AI Lab

With Ziguang AI Lab, enterprises or organizations can easily experience end-to-end accelerated computing solutions tailored for AI and data science no matter where they are by using the online accelerated computing platform. These platforms not only provide flexible access, but also focus on the specific needs of AI and data science, from data processing to model training, to reasoning and deployment, to achieve full process acceleration and greatly improve work efficiency.

A select set of experiences designed to get developers, designers, and IT professionals up and running to quickly start building and deploying data-intensive applications. These projects support rapid prototyping and validation, helping to make better and more reliable software and infrastructure choices in the early stages of software development, accelerating the entire development cycle.

Model parallelism-building and deploying large neural networks

Data parallelism-training neural networks with multiple GPUs

Building Transformer-Based Natural Language Processing Applications

Very large deep neural networks (DNNs), whether for natural language processing (such as GPT-3), computer vision (such as large-scale visual Transformer), or speech AI (such as Wave2Vec 2), have special properties that distinguish them from their smaller-scale counterparts. The increasing size of DNNs trained on massive data sets allows them to adapt to new task requirements with only a few more examples, thus accelerating the move towards general artificial intelligence. Using huge data sets, training models with tens of billions to hundreds of billions of parameters is no easy task. This requires a unique method to combine artificial intelligence, high-performance computing (HPC) and system knowledge. The goal of this course is to learn how to train very large neural networks and deploy them into production.

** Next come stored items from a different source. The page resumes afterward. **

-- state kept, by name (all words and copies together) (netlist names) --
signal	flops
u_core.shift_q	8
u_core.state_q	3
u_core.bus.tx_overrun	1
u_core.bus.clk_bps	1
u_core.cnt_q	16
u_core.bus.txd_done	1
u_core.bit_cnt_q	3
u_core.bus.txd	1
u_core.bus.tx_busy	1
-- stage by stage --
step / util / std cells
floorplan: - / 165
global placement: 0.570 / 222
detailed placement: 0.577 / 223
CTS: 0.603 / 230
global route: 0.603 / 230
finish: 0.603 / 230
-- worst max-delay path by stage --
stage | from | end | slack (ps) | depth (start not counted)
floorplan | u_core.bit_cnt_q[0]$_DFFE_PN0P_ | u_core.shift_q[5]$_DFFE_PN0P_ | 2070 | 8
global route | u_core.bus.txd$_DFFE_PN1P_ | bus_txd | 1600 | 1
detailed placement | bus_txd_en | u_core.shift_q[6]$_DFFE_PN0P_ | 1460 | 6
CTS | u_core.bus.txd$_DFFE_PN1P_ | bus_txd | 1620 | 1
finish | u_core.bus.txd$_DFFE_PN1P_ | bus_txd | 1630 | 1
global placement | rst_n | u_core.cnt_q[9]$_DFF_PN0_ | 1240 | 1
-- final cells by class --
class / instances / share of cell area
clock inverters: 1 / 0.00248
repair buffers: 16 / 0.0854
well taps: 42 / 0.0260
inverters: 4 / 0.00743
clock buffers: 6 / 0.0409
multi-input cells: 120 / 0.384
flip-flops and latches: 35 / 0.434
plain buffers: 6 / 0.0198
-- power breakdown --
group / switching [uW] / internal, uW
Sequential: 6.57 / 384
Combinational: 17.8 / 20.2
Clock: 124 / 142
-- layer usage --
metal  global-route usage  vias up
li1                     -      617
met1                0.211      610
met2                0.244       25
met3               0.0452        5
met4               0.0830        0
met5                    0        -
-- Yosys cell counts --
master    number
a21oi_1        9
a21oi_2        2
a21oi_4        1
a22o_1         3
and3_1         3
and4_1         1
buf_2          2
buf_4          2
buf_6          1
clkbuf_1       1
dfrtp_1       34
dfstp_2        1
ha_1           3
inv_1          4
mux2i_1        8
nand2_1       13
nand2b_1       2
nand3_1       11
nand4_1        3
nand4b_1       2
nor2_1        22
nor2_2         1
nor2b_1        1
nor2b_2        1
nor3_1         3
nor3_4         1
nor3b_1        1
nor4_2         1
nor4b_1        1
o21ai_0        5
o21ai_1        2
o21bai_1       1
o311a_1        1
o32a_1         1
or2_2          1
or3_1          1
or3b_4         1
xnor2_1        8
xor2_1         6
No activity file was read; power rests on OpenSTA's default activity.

Modern "deep learning" is facing the challenge of increasing data set size and model complexity. Therefore, in order to effectively and efficiently train models, strong computing power is required. Learning distributes data across multiple GPUs during deep learning model training, enabling more deep learning-based application development.

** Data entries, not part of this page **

[config.mk]
export PLATFORM = sky130hd
export DESIGN_NAME = seq_mult
export DESIGN_NICKNAME = d
export VERILOG_FILES = /design/src/rtl/seq_mult_pkg.sv /design/src/rtl/fa.sv /design/src/rtl/rca_n.sv /design/src/rtl/seq_mult.sv
export SDC_FILE = /design/constraint.sdc
export NUM_CORES = 1
export LEC_CHECK = 0
export ABC_AREA = 1
export CAP_MARGIN = 10
export CORE_MARGIN = 3
export CORE_UTILIZATION = 30
export CTS_CLUSTER_SIZE = 8
export DETAILED_ROUTE_END_ITERATION = 10
export SLEW_MARGIN = 5
export SYNTH_ARGS = -nofsm -noshare
export SYNTH_HDL_FRONTEND = slang
export SYNTH_SLANG_ARGS = --single-unit
[constraint.sdc]
create_clock -name clk -period 4.4 [get_ports clk]
set_input_delay 0.88 -clock clk [delete_from_list [all_inputs] [get_ports clk]]
set_output_delay 0.88 -clock clk [all_outputs]
set_load 0.02 [all_outputs]
[src/rtl/seq_mult_pkg.sv]
// Shared definitions for the sequential shift-add multiplier.
//
// Contents:
//   state_t    - controller states (IDLE, RUN, DONE), two-bit encoding
//   cnt_width  - width of the iteration counter for a given operand width
package seq_mult_pkg;

  // Controller states. The encoding is fixed because the outputs are decoded
  // directly from the state register.
  typedef enum logic [1:0] {
    ST_IDLE = 2'd0,
    ST_RUN  = 2'd1,
    ST_DONE = 2'd2
  } state_t;

  // The counter has to hold values 0..width. It reaches width on the final
  // RUN edge, just as the controller leaves RUN.
  function automatic int cnt_width(input int width);
    return $clog2(width + 1);
  endfunction

endpackage

[src/rtl/fa.sv]
// Single-bit full adder cell. This is the leaf cell of the ripple-carry adder.
//
// Ports:
//   a, b  - addend bits
//   cin   - carry in
//   sum   - a ^ b ^ cin
//   cout  - carry out
module fa (
  input  logic a,
  input  logic b,
  input  logic cin,
  output logic sum,
  output logic cout
);

  assign sum  = a ^ b ^ cin;
  assign cout = (a & b) | (cin & (a ^ b));

endmodule

[src/rtl/rca_n.sv]
// N-bit ripple-carry adder built as a chain of fa cells.
//
// Parameters:
//   N     - operand width
// Ports:
//   a, b  - N-bit operands
//   cin   - carry into bit 0
//   sum   - N-bit sum
//   cout  - carry out of bit N-1
module rca_n #(
  parameter int N = 8
) (
  input  logic [N-1:0] a,
  input  logic [N-1:0] b,
  input  logic         cin,
  output logic [N-1:0] sum,
  output logic         cout
);

  logic [N:0] carry;

  assign carry[0] = cin;

  for (genvar i = 0; i < N; i++) begin : g_bit
    fa u_fa (
      .a   (a[i]),
      .b   (b[i]),
      .cin (carry[i]),
      .sum (sum[i]),
      .cout(carry[i+1])
    );
  end

  assign cout = carry[N];

endmodule

[src/rtl/seq_mult.sv]
// Unsigned sequential shift-add multiplier, WIDTH x WIDTH -> 2*WIDTH.
// The block handles one multiplier bit per clock. It takes exactly WIDTH RUN
// cycles per product and uses valid/ready handshakes on both the input side
// and the output side.
//
// Parameters:
//   WIDTH      - operand width, 2..32
// Ports:
//   clk        - rising-edge clock
//   rst        - asynchronous reset, active-high
//   in_valid   - operands a/b present
//   in_ready   - block can accept operands (IDLE)
//   a          - multiplicand
//   b          - multiplier
//   out_valid  - product p is valid (DONE)
//   out_ready  - consumer accepts p
//   p          - product a*b, held until the next product is loaded
//   busy       - high while iterating (RUN)
module seq_mult
  import seq_mult_pkg::*;
#(
  parameter int WIDTH = 8
) (
  input  logic               clk,
  input  logic               rst,
  input  logic               in_valid,
  output logic               in_ready,
  input  logic [WIDTH-1:0]   a,
  input  logic [WIDTH-1:0]   b,
  output logic               out_valid,
  input  logic               out_ready,
  output logic [2*WIDTH-1:0] p,
  output logic               busy
);

  localparam int             CNT_W    = cnt_width(WIDTH);
  localparam logic [CNT_W-1:0] LAST_CNT = CNT_W'(WIDTH - 1);

  state_t           state;
  state_t           state_next;

  logic [WIDTH-1:0] mcand;
  logic [WIDTH-1:0] mplier;
  logic [WIDTH-1:0] acc;
  logic [CNT_W-1:0] cnt;

  logic [WIDTH-1:0] addend;
  logic [WIDTH-1:0] sum_lo;
  logic             sum_hi;
  logic [WIDTH-1:0] acc_next;
  logic [WIDTH-1:0] mplier_next;
  logic             last_iter;

  // Partial product: add the multiplicand only when the current multiplier
  // LSB is set. The carry out becomes bit WIDTH of the sum, so the add can
  // never overflow.
  assign addend = mplier[0] ? mcand : '0;

  rca_n #(
    .N(WIDTH)
  ) u_rca (
    .a   (acc),
    .b   (addend),
    .cin (1'b0),
    .sum (sum_lo),
    .cout(sum_hi)
  );

  // Shift the combined {sum, mplier} right by one bit. The sum LSB moves into
  // the top of mplier, so after WIDTH steps {acc, mplier} holds the product.
  assign acc_next    = {sum_hi, sum_lo[WIDTH-1:1]};
  assign mplier_next = {sum_lo[0], mplier[WIDTH-1:1]};
  assign last_iter   = (cnt == LAST_CNT);

  always_ff @(posedge clk or posedge rst) begin
    if (rst) begin
      state <= ST_IDLE;
    end else begin
      state <= state_next;
    end
  end

  // Next-state logic. The outputs are decoded from the state register only,
  // so in_ready, busy and out_valid have no combinational path from inputs.
  always_comb begin
    state_next = state;
    in_ready   = 1'b0;
    busy       = 1'b0;
    out_valid  = 1'b0;
    case (state)
      ST_IDLE: begin
        in_ready = 1'b1;
        if (in_valid) begin
          state_next = ST_RUN;
        end
      end
      ST_RUN: begin
        busy = 1'b1;
        if (last_iter) begin
          state_next = ST_DONE;
        end
      end
      ST_DONE: begin
        out_valid = 1'b1;
        if (out_ready) begin
          state_next = ST_IDLE;
        end
      end
      default: begin
        state_next = ST_IDLE;
      end
    endcase
  end

  // Datapath. Operands are captured only in IDLE. Reset discards any
  // operation in flight, so a partially built product is never published.
  always_ff @(posedge clk or posedge rst) begin
    if (rst) begin
      mcand  <= '0;
      mplier <= '0;
      acc    <= '0;
      cnt    <= '0;
      p      <= '0;
    end else begin
      case (state)
        ST_IDLE: begin
          if (in_valid) begin
            mcand  <= a;
            mplier <= b;
            acc    <= '0;
            cnt    <= '0;
          end
        end
        ST_RUN: begin
          acc    <= acc_next;
          mplier <= mplier_next;
          cnt    <= cnt + CNT_W'(1);
          if (last_iter) begin
            p <= {acc_next, mplier_next};
          end
        end
        default: begin
        end
      endcase
    end
  end

endmodule

==> reports/metrics.cfg <==
[run_status]
status = completed

[global_route]
met3_usage_pct = 2.98
grt_overflow = 0
met2_usage_pct = 18.9
grt_pass1_wl_um = 7910
grt_use_met1_pct = 15.4
busiest_layer = met2
antenna_found_initial = 0
track_usage_pct = 11.8
grt_pass1_vias = 1684
grt_start_max_net_pins = 47

[sta]
max_slew_margin_pct = 37.0
final_hold_viol_count = 0
worst_pin_slew_ns = 0.945
worst_clock_skew_ns = 0.00749
setup_violations = 0
rsz0062_at_grt = no
fmax_ghz = 0.270
fin_ws_ns = 0.695
setup_tns_ns = 0
period_share_pct = 84.2
drv_slew = 0
fin_crit_ns = 3.71
timing.hold.ws_ns = 0.477

[cells_and_area]
layout_common_cells = 130 x nand2_1, 46 x dfrtp_1, 38 x clkdlybuf4s50_1, 19 x inv_1, 19 x nand3_1
layout_commonest_cell = nand2_1
layout.cells.non_filler = 391
drive_gt1_share_pct = 5.42
area_growth_pct = 24.3
nNetsFinal = 324
postLayoutCoreUtil_pct = 39.1
diodes = 0
design_area_sq_mm = 0.00270

[critical_path]
cp_max_fo = 9
worstSetupStartpointType = flop
crit_required_ns = 4.60
cp-end-kind = flop
r2r_end = p[14]
r2r-start = mplier[0]
critPathKind = reg2reg
rrSetupSlack_ns = 0.69
worst-r2r-cell-count = 16
worstPathArrival_ns = 3.90

[detailed_routing]
drt.antenna.violating_nets = 0
vias = 1692
drt-vias-per-instance = 4.33
drt_iter0_markers = 112
wire_per_inst_um = 11.4
drcViolationCount = 0
wirelength_um = 4440
drt_pass1_iterations = 4

[clock_tree]
numCtsBuffers = 5
cts.sinks = 46
clock_latency_ns = 0.30
clock_path_buffers = 2
cts_setup_buffers = 0
cts_htree_levels = 2
cts_tree = built
path_clk_slew_ns = 0.08
cts-resized-gates = 0
hold_buffers = 0
cts_root_buf = clkbuf_8

[power_and_ir_drop]
total_power_mw = 1.71
p_sw_uw = 700
power.leakage_nw = 1.36
p_int_mw = 1.01
p_per_area_mw_per_mm2 = 633
swShare_pct = 41.0
comb_power_share_pct = 43.1
seqPwrFrac_pct = 42.7
ir_drop_mv = 0.213
clockPowerShare_pct = 14.2

[synth]
yosys_warnings = 0
synth_cells = 258
synth-seq-cells = 46
yosysUniqueCellTypes = 22
syn_nets = 287
seq_area_frac_synth_pct = 53.0
netlist_area_sq_mm = 0.00217
avgSynthCellArea_sq_um = 8.42

[die]
die_h_um = 91.1
num_io_pins = 39
die-area_sq_mm = 0.00830
die_w_um = 91.1
core_area_sq_mm = 0.00691
initial_core_util_pct = 31.4
rows = 30

[place]
dp_hpwl_um = 3150
post-place-cells = 384
port_buffers = 38
placed_area_sq_mm = 0.00262
gp_congestion = 0.807
post-place-ws_ns = 0.695

[min_path]
hold_path_depth = 2
hold_class = reg2reg
hold_end = mcand[4]
worstHoldStart = mcand[4]

[flow_run]
cap_viol_max_count = 0

sequential cells by signal (all words and copies together), names as in the netlist:
name / cells
acc: 8
mplier: 8
state: 2
mcand: 8
p: 16
cnt: 4
logic make-up after synthesis:
group	count (synthesis)	synth area share (%)
buffers and inverters	32	6.74
and+or+nand+nor	158	29.6
adders and majority gates	9	7.60
AOI/OAI and AO/OA	13	3.11
DFF	46	53.0
Yosys cell counts (all sizes together):
| library cell | number | area (sq um) |
|---|---|---|
| clkinv | 1 | 3.75 |
| inv | 22 | 82.6 |
| nand2 | 133 | 512 |
| dfrtp | 46 | 1150 |
| o31ai | 1 | 7.51 |
| nand4 | 1 | 6.26 |
| o21ai | 12 | 60.1 |
| buf | 6 | 47.5 |
| clkbuf | 3 | 12.5 |
| nor2 | 5 | 28.8 |
| fa | 7 | 140 |
| nand3 | 19 | 95.1 |
| ha | 2 | 25.0 |
routing by layer:
| metal | up-vias | routed length, um | part of all wire, % |
|---|---|---|---|
| li1 | 856 | - | - |
| met1 | 800 | 2110 | 48 |
| met2 | 30 | 2060 | 46 |
| met3 | 6 | 190 | 4.3 |
| met4 | 0 | 77 | 1.7 |
| met5 | - | 0 | 0 |
power by group through the flow:
stage / Combinational (mW) / Clock [mW] / Sequential [mW]
6_report: 0.737 / 0.242 / 0.729
4_1_cts: 0.754 / 0.251 / 0.730
5_1_grt: 0.855 / 0.271 / 0.759
2_1_floorplan: 0.462 / 0 / 0.763
3_5_place_dp: 0.751 / 0 / 0.737
3_3_place_gp: 0.740 / 0 / 0.736
layout make-up:
type                    instances  area (sq um)
multi-input cells             180           875
clock inverters                 2          10.0
fillers                       749          4210
flip-flops and latches         46          1150
clock buffers                   5          68.8
inverters                      23          86.3
well taps                      96           120
repair buffers                 39           388
how the worst max path moves through the flow:
stage / depth (start not counted) / from / end / slack, ns
floorplan: 17 / mplier[0] / p[14] / 0.75
global placement: 16 / mplier[0] / p[14] / 0.76
detailed placement: 16 / mplier[0] / p[14] / 0.69
CTS: 16 / mplier[0] / p[14] / 0.69
global route: 16 / mplier[0] / p[14] / 0.45
finish: 16 / mplier[0] / p[14] / 0.69
critical path, cell delays in order, from the launching register on:
cell     delay (ns)
dfrtp_1        0.48
nand2_1        0.08
inv_1          0.06
ha_1           0.13
inv_1          0.05
fa_1           0.38
fa_1           0.36
inv_1          0.08
fa_1           0.15
inv_1          0.04
fa_1           0.37
fa_1           0.38
fa_1           0.39
fa_1           0.51
inv_1          0.04
nand2_1        0.05
nand2_1        0.04
Power figures use the tool's default switching activity.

In addition, efficient use of systems with multiple GPUs reduces training time, which speeds up application development and further reduces iteration cycles. Teams that can use multiple GPUs to perform training will have a greater advantage. They can build models that are trained on more data in less time, greatly improving the productivity of engineers.

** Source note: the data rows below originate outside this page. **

## config.mk

```make
export PLATFORM = sky130hd
export DESIGN_NAME = usb_encoder
export DESIGN_NICKNAME = d
export VERILOG_FILES = /design/src/rtl/usb_encoder.sv
export SDC_FILE = /design/constraint.sdc
export NUM_CORES = 1
export LEC_CHECK = 0
export CAP_MARGIN = 5
export CORE_MARGIN = 2
export CORE_UTILIZATION = 35
export CTS_BUF_LIST = sky130_fd_sc_hd__clkbuf_8
export CTS_CLUSTER_DIAMETER = 200
export DETAILED_ROUTE_END_ITERATION = 7
export PLACE_DENSITY = 0.58
export SLEW_MARGIN = 15
export SYNTH_ARGS = -nofsm -noshare
export SYNTH_HDL_FRONTEND = slang
export SYNTH_SLANG_ARGS = --single-unit
```

## constraint.sdc

```tcl
create_clock -name clock -period 2.2 [get_ports clock]
set_input_delay 0.44 -clock clock [delete_from_list [all_inputs] [get_ports clock]]
set_output_delay 0.44 -clock clock [all_outputs]
set_load 0.02 [all_outputs]
```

The use of natural language processing (NLP) has exploded over the past decade. With the emergence of AI assistants in abundance, and enterprises incorporating more human-computer interaction experiences into their business, it is critical to understand how to use NLP technology to manipulate, analyze, and generate text-based data. Modern technology can capture the nuances, contexts, and complexities of language as humans do. If properly designed, developers can use these technologies to build powerful NLP applications that enable natural and smooth human-computer interaction in chatbots, AI voice agents, and many other programs.


Assemble a simple robot using Isaac Sim

Customized development in Omniverse


Step-by-step assembly of a two-wheeled mobile robot in Isaac Sim's real-time GPU environment to complete the "assembly simple robot"

Connect on-premises streaming clients to Omniverse Isaac Sim servers in the cloud

Loading the USD simulation robot into the Isaac Sim environment

Add joint drives and joint attributes to the robot's body

Add joint connections to the robot


Do you want to change the functionality and user interface (UI) of the Omniverse to your liking? Then use Python code to customize the experience of the Omniverse by extending the functionality (Extensions). Extended functions (Extensions) can be used for various modifications, from generating objects by pressing a button to applying custom physical laws on selected objects. Optimize your workflow by copying frequently repetitive actions into extended functionality, or add a new way to manipulate objects in the UI.